Stored data:
$ cat config.mk
export PLATFORM = sky130hd
export DESIGN_NAME = mdio_mgmt_master
export DESIGN_NICKNAME = d
export VERILOG_FILES = /design/src/rtl/mdio_pkg.sv /design/src/rtl/mdio_clkdiv.sv /design/src/rtl/mdio_shifter.sv /design/src/rtl/mdio_regs.sv /design/src/rtl/mdio_mgmt_master.sv
export SDC_FILE = /design/constraint.sdc
export NUM_CORES = 1
export LEC_CHECK = 0
export CAP_MARGIN = 20
export CORE_UTILIZATION = 58
export CTS_CLUSTER_DIAMETER = 100
export DETAILED_ROUTE_END_ITERATION = 8
export DONT_BUFFER_PORTS = 1
export PLACE_DENSITY = 0.78
export SLEW_MARGIN = 25
export SYNTH_ARGS = -nofsm -noshare
export SYNTH_HDL_FRONTEND = slang
export SYNTH_HIERARCHICAL = 1
export SYNTH_SLANG_ARGS = --single-unit
export TNS_END_PERCENT = 1
$ cat constraint.sdc
create_clock -name clk -period 3.04 [get_ports clk]
set_input_delay 0.152 -clock clk [delete_from_list [all_inputs] [get_ports clk]]
set_output_delay 0.152 -clock clk [all_outputs]
set_load 0.005 [all_outputs]
$ cat src/rtl/mdio_pkg.sv
package mdio_pkg;
   typedef enum logic [1:0] {
      SEL_FRAME = 2'd0,
      SEL_SPEED = 2'd1,
      SEL_EVENT = 2'd2,
      SEL_NONE  = 2'd3
   } reg_sel_e;

   localparam int EVT_DONE_BIT = 23;
   localparam int EVT_BUSY_BIT = 0;
   localparam logic [1:0] OPC_READ = 2'b10;
endpackage

$ cat src/rtl/mdio_clkdiv.sv
module mdio_clkdiv #(
   parameter int SPD_W = 6
) (
   input  logic             clk,
   input  logic             rst_n,
   input  logic             run,
   input  logic [SPD_W-1:0] half,
   output logic             mdc,
   output logic             rise,
   output logic             fall
);
   logic [SPD_W-1:0] cnt_q;
   logic             mdc_q;
   logic             term;

   assign term = (cnt_q == half - 1'b1);

   always_ff @(posedge clk or negedge rst_n) begin
      if (!rst_n) begin
         cnt_q <= '0;
         mdc_q <= 1'b0;
      end else if (!run) begin
         cnt_q <= '0;
         mdc_q <= 1'b0;
      end else if (term) begin
         cnt_q <= '0;
         mdc_q <= ~mdc_q;
      end else begin
         cnt_q <= cnt_q + 1'b1;
      end
   end

   assign mdc  = mdc_q;
   assign rise = run & term & ~mdc_q;
   assign fall = run & term & mdc_q;
endmodule

$ cat src/rtl/mdio_shifter.sv
module mdio_shifter #(
   parameter int PRE_LEN    = 32,
   parameter int FRAME_W    = 32,
   parameter int DATA_W     = 16,
   parameter bit IDLE_DRIVE = 1'b0
) (
   input  logic               clk,
   input  logic               rst_n,
   input  logic               start,
   input  logic [FRAME_W-1:0] frame,
   input  logic               rise,
   input  logic               fall,
   input  logic               mdio_i,
   output logic               busy,
   output logic               done,
   output logic               rd_op,
   output logic [DATA_W-1:0]  rx_data,
   output logic               mdio_o,
   output logic               mdio_oe
);
   import mdio_pkg::*;

   localparam int TOTAL    = PRE_LEN + FRAME_W;
   localparam int SLOT_W   = $clog2(TOTAL);
   localparam int FIDX_W   = $clog2(FRAME_W);
   localparam int LAST     = TOTAL - 1;
   localparam int REL_SLOT = TOTAL - DATA_W - 2;
   localparam int CAP_SLOT = TOTAL - DATA_W;

   generate
      if (FRAME_W < DATA_W + 16) begin : g_bad_frame
         $error("frame word too narrow for header plus data");
      end
      if (PRE_LEN < 1) begin : g_bad_pre
         $error("preamble length must be positive");
      end
   endgenerate

   logic              busy_q, done_q;
   logic [SLOT_W-1:0] slot_q;
   logic [DATA_W-1:0] rx_q;
   logic [SLOT_W-1:0] bit_pos;
   logic              drive_bit, released;

   assign rd_op = (frame[FRAME_W-3:FRAME_W-4] == OPC_READ);

   always_ff @(posedge clk or negedge rst_n) begin
      if (!rst_n) begin
         busy_q <= 1'b0;
         done_q <= 1'b0;
         slot_q <= '0;
         rx_q   <= '0;
      end else begin
         done_q <= 1'b0;
         if (!busy_q) begin
            if (start) begin
               busy_q <= 1'b1;
               slot_q <= '0;
            end
         end else begin
            if (rise && rd_op && slot_q >= SLOT_W'(CAP_SLOT))
               rx_q <= {rx_q[DATA_W-2:0], mdio_i};
            if (fall) begin
               if (slot_q == SLOT_W'(LAST)) begin
                  busy_q <= 1'b0;
                  done_q <= 1'b1;
                  slot_q <= '0;
               end else begin
                  slot_q <= slot_q + 1'b1;
               end
            end
         end
      end
   end

   assign bit_pos   = SLOT_W'(LAST) - slot_q;
   assign drive_bit = (slot_q < SLOT_W'(PRE_LEN)) ? 1'b1 : frame[bit_pos[FIDX_W-1:0]];
   assign released  = rd_op && (slot_q >= SLOT_W'(REL_SLOT));

   generate
      if (IDLE_DRIVE) begin : g_idle_drive
         assign mdio_oe = ~busy_q | ~released;
      end else begin : g_idle_release
         assign mdio_oe = busy_q & ~released;
      end
   endgenerate

   assign mdio_o  = busy_q ? drive_bit : 1'b1;
   assign busy    = busy_q;
   assign done    = done_q;
   assign rx_data = rx_q;
endmodule

$ cat src/rtl/mdio_regs.sv
module mdio_regs #(
   parameter int FRAME_W = 32,
   parameter int DATA_W  = 16,
   parameter int SPD_W   = 6
) (
   input  logic               clk,
   input  logic               rst_n,
   input  logic               bus_we,
   input  logic [1:0]         bus_addr,
   input  logic [FRAME_W-1:0] bus_wdata,
   output logic [FRAME_W-1:0] bus_rdata,
   input  logic               busy,
   input  logic               done,
   input  logic               rd_op,
   input  logic [DATA_W-1:0]  rx_data,
   output logic [FRAME_W-1:0] frame,
   output logic [SPD_W-1:0]   half,
   output logic               start
);
   import mdio_pkg::*;

   generate
      if (FRAME_W <= EVT_DONE_BIT || FRAME_W < SPD_W + 1) begin : g_bad_bus
         $error("register width too small for field layout");
      end
   endgenerate

   logic [FRAME_W-1:0] frame_q;
   logic [SPD_W-1:0]   spd_q;
   logic               evt_q;
   logic               wr_frame, wr_speed, wr_event;
   reg_sel_e           sel;

   assign sel      = reg_sel_e'(bus_addr);
   assign wr_frame = bus_we && sel == SEL_FRAME && !busy;
   assign wr_speed = bus_we && sel == SEL_SPEED;
   assign wr_event = bus_we && sel == SEL_EVENT;
   assign start    = wr_frame && (spd_q != '0);

   always_ff @(posedge clk or negedge rst_n) begin
      if (!rst_n) begin
         frame_q <= '0;
         spd_q   <= '0;
         evt_q   <= 1'b0;
      end else begin
         if (wr_frame)
            frame_q <= bus_wdata;
         else if (done && rd_op)
            frame_q[DATA_W-1:0] <= rx_data;
         if (wr_speed)
            spd_q <= bus_wdata[SPD_W:1];
         if (done)
            evt_q <= 1'b1;
         else if (wr_event && bus_wdata[EVT_DONE_BIT])
            evt_q <= 1'b0;
      end
   end

   always_comb begin
      bus_rdata = '0;
      case (sel)
         SEL_FRAME: bus_rdata = frame_q;
         SEL_SPEED: bus_rdata[SPD_W:1] = spd_q;
         SEL_EVENT: begin
            bus_rdata[EVT_DONE_BIT] = evt_q;
            bus_rdata[EVT_BUSY_BIT] = busy;
         end
         default:   bus_rdata = '0;
      endcase
   end

   assign frame = frame_q;
   assign half  = spd_q;
endmodule

$ cat src/rtl/mdio_mgmt_master.sv
module mdio_mgmt_master #(
   parameter int PRE_LEN    = 32,
   parameter int FRAME_W    = 32,
   parameter int DATA_W     = 16,
   parameter int SPD_W      = 6,
   parameter bit IDLE_DRIVE = 1'b0
) (
   input  logic               clk,
   input  logic               rst_n,
   input  logic               bus_we,
   input  logic [1:0]         bus_addr,
   input  logic [FRAME_W-1:0] bus_wdata,
   output logic [FRAME_W-1:0] bus_rdata,
   output logic               mdc,
   output logic               mdio_o,
   output logic               mdio_oe,
   input  logic               mdio_i
);
   logic               w_busy, w_done, w_rd_op, w_start, w_rise, w_fall;
   logic [DATA_W-1:0]  w_rx;
   logic [FRAME_W-1:0] w_frame;
   logic [SPD_W-1:0]   w_half;

   mdio_regs #(.FRAME_W(FRAME_W), .DATA_W(DATA_W), .SPD_W(SPD_W)) u_regs (
      .clk(clk), .rst_n(rst_n), .bus_we(bus_we), .bus_addr(bus_addr),
      .bus_wdata(bus_wdata), .bus_rdata(bus_rdata), .busy(w_busy),
      .done(w_done), .rd_op(w_rd_op), .rx_data(w_rx), .frame(w_frame),
      .half(w_half), .start(w_start)
   );

   mdio_clkdiv #(.SPD_W(SPD_W)) u_div (
      .clk(clk), .rst_n(rst_n), .run(w_busy), .half(w_half),
      .mdc(mdc), .rise(w_rise), .fall(w_fall)
   );

   mdio_shifter #(.PRE_LEN(PRE_LEN), .FRAME_W(FRAME_W), .DATA_W(DATA_W),
                  .IDLE_DRIVE(IDLE_DRIVE)) u_shift (
      .clk(clk), .rst_n(rst_n), .start(w_start), .frame(w_frame),
      .rise(w_rise), .fall(w_fall), .mdio_i(mdio_i), .busy(w_busy),
      .done(w_done), .rd_op(w_rd_op), .rx_data(w_rx), .mdio_o(mdio_o),
      .mdio_oe(mdio_oe)
   );
endmodule

==> results.md <==
- Status: completed
- EDFF count, synth: 0
- Rel. slew slack: 0.496
- R2R depth: 10
- Number of nets with antenna violations after routing: 0
- Sw power: 1.03 mW
- CTS sink count: 70
- Total global-route track usage: 0.263
- Worst r2r src: u_regs/half[0]
- Cts repair resizes: 0
- Library cells used by synthesis: 53
- Worst r2r dst: u_shift/rx_data[7]
- Setup TNS: 0 ps
- Pint: 2.10 mW
- CP Capture Type: flop
- Fin crit period: 2620 ps
- Mapped Cells: 326
- Routed vias: 2,612
- Combinational power share: 0.279
- Clock power share: 0.229
- Crit path capture: u_shift/rx_data[7]
- Final count of negative-setup-slack endpoints: 0
- LEAKAGE: 2.01 nW
- Period utilisation layout: 0.862
- CTS Buffer Depth: 2
- Synth Flop Type: dfrtp_1
- Die area: 0.00684 mm^2
- Data required, critical path: 3260 ps
- Die height: 82.7 um
- Initial Util: 0.598
- # rows: 29
- Residual DRC: 0
- Actual slew at the worst max-slew pin: 755 ps
- Most instantiated library cell after synthesis: dfrtp_1
- Gr ovfl total: 0
- Post-Syn Area: 0.00378 mm^2
- Part of the Yosys area used for sequential elements: 0.464
- Mapped Avg Cell Area: 11.6 um^2
- Clk_lat worst skew: 340 ps
- CTS buffer count: 9
- Core Footprint: 0.00631 mm^2
- Via density: 5.91
- Clock-pin slew on the worst setup and hold paths: 70 ps
- Post-synth top area share: 0.464
- Buffers on Ports: 0
- Max Cap Viol: 0
- Clock skew: 9.21 ps
- Startpoint Class: flop
- Flops & latches, synth: 70
- Initial antenna violation count: 0
- Placer Congestion: 0.790
- Hold WC Path Type: in2reg
- IO Pins: 73
- # diodes: 0
- Drt initial violations: 184
- Sw frac: 0.330
- Fraction of layout cells with a size suffix above 1: 0.192
- Largest net degree at the start of global routing: 71
- Vias in the first global route: 2,645
- Root Driver: clkbuf_8
- CTS tree: yes
- Final wirelength: 8160 um
- Maximum VDD drop: 0.000451 V
- WHS: 23.0 ps
- Ys async rst share: 1.00
- DP HPWL: 5350 um
- Crit path max fanout: 16
- H-tree Lvls: 3
- Nets: 401
- Post-synth top cells: 70 x dfrtp_1, 41 x mux2_2, 28 x mux2i_1, 26 x and2_1, 24 x nand2_1
- Pwr Density: 718 mW/mm^2
- Synth top area cells: dfrtp_1 46%, mux2_2 12%, mux2i_1 7.4%
- P&R area growth vs syn: 15.3%
- Flop pwr share: 0.492
- RSZ-0062 raised after global routing: no
- Largest area contributor in the netlist: dfrtp_1
- Synthesized net count: 367
- Die width: 82.7 um
- Worst R2R Setup Slack: 420 ps
- Maximum clock frequency: 382 MHz
- First-pass GRT wire length: 13,000 um
- YS warnings: 6
- Final hold vios: 0
- Max-slew violation count: 0
- Worst setup startpoint: u_regs/half[0]
- Worst path arrival time: 2850 ps
- Wire length per cell: 18.5 um
- Kind of critical path: reg2reg
- Drt first pass iters: 4
-- worst min path at each step --
| stage | to | slack, ps | from | depth (start not counted) |
|---|---|---|---|---|
| floorplan | u_div/cnt_q[0] | -140 | rst_n | 0 |
| global placement | u_div/cnt_q[3] | -140 | rst_n | 0 |
| detailed placement | u_div/cnt_q[4] | -140 | rst_n | 0 |
| CTS | u_regs/evt_q | 8 | bus_wdata[23] | 2 |
| global route | u_regs/evt_q | 20 | bus_wdata[23] | 2 |
| finish | u_regs/evt_q | 20 | bus_wdata[23] | 2 |
-- metal layers --
metal	up-vias	GRT usage	wire, um
met2	66	0.409	4010
met3	10	0.0824	491
met5	-	0	0
met1	1306	0.353	3540
li1	1230	-	-
met4	0	0.0776	125
-- placed cells by master (no fill, tap or decap), types with 7 or more instances in the layout --
cell	Yosys	routed
nor2_1	21	20
nand2_1	24	24
dfrtp_1	70	70
mux2_2	41	41
dlygate4sd3_1	0	35
mux2i_1	28	28
o21ai_0	19	19
clkbuf_8	0	9
mux4_1	7	7
and2_1	26	26
-- flip-flops by register name (all words and copies together) (netlist names) --
register,cells
u_regs/frame,32
u_shift/rx_data,16
u_div/cnt_q,6
u_regs/half,6
u_shift/slot_q,6
u_div/mdc,1
u_regs/evt_q,1
u_shift/busy,1
u_shift/done,1
-- worst max-delay path, stage by stage, from the launching register on --
cell	delay [ps]
dfrtp_1	480
inv_1	70
ha_1	320
xnor2_1	140
nor2_1	160
o211ai_1	180
nor4b_2	330
nand2_1	100
nor2_2	100
buf_4	240
mux2_2	360
-- cell families (layout without fill, tap and decap cells) --
logic type | after synthesis | after routing | share of synthesized area
xor+xnor | 11 | 11 | 0.0255
buf+inv | 21 | 60 | 0.0311
flops | 70 | 70 | 0.464
mux | 76 | 76 | 0.245
fa+ha+maj | 3 | 3 | 0.00993
simple gates | 102 | 102 | 0.152
compound gates | 43 | 43 | 0.0732
-- final cells by class --
cell class / count / area [um^2]
Inverter: 6 / 22.5
Sequential cell: 70 / 1750
Multi-Input combinational cell: 235 / 1910
Clock inverter: 4 / 47.5
Clock buffer: 12 / 135
Timing Repair Buffer: 38 / 393
Fill cell: 448 / 1960
Tap cell: 77 / 96.3
-- per-stage QoR --
step	power (mW)	cell area, um^2	std cells	util	setup WS (ps)
3_3_place_gp	2.31	3790	390	0.601	580
6_report	3.13	4360	442	0.690	419
2_1_floorplan	2.15	3780	326	-	512
3_5_place_dp	2.36	3800	390	0.601	490
4_1_cts	3.13	4360	442	0.690	476
5_1_grt	3.34	4360	442	0.690	268
-- power by group through the flow --
stage | Sequential, mW | Combinational [mW] | Clock [mW]
after floorplan | 1.40 | 0.754 | 0
after global placement | 1.53 | 0.781 | 0
after detailed placement | 1.55 | 0.811 | 0
after CTS | 1.53 | 0.874 | 0.734
after global routing | 1.59 | 0.974 | 0.777
final | 1.54 | 0.874 | 0.715
-- repair_timing --
item                                    4_1_cts  5_1_grt
endpoints found under the setup margin        0        0
endpoints found under the hold margin       110        0
hold buffers                                 36        0
setup buffers                                 0        0
Power figures use the tool's default switching activity.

Work instructions:
Quote the data above from the line containing "logic [SLOT_W-1:0] bit_pos;" to the line containing "if (rise &&", inclusive, and stop.

Exercise answer:
   logic [SLOT_W-1:0] bit_pos;
   logic              drive_bit, released;

   assign rd_op = (frame[FRAME_W-3:FRAME_W-4] == OPC_READ);

   always_ff @(posedge clk or negedge rst_n) begin
      if (!rst_n) begin
         busy_q <= 1'b0;
         done_q <= 1'b0;
         slot_q <= '0;
         rx_q   <= '0;
      end else begin
         done_q <= 1'b0;
         if (!busy_q) begin
            if (start) begin
               busy_q <= 1'b1;
               slot_q <= '0;
            end
         end else begin
            if (rise && rd_op && slot_q >= SLOT_W'(CAP_SLOT))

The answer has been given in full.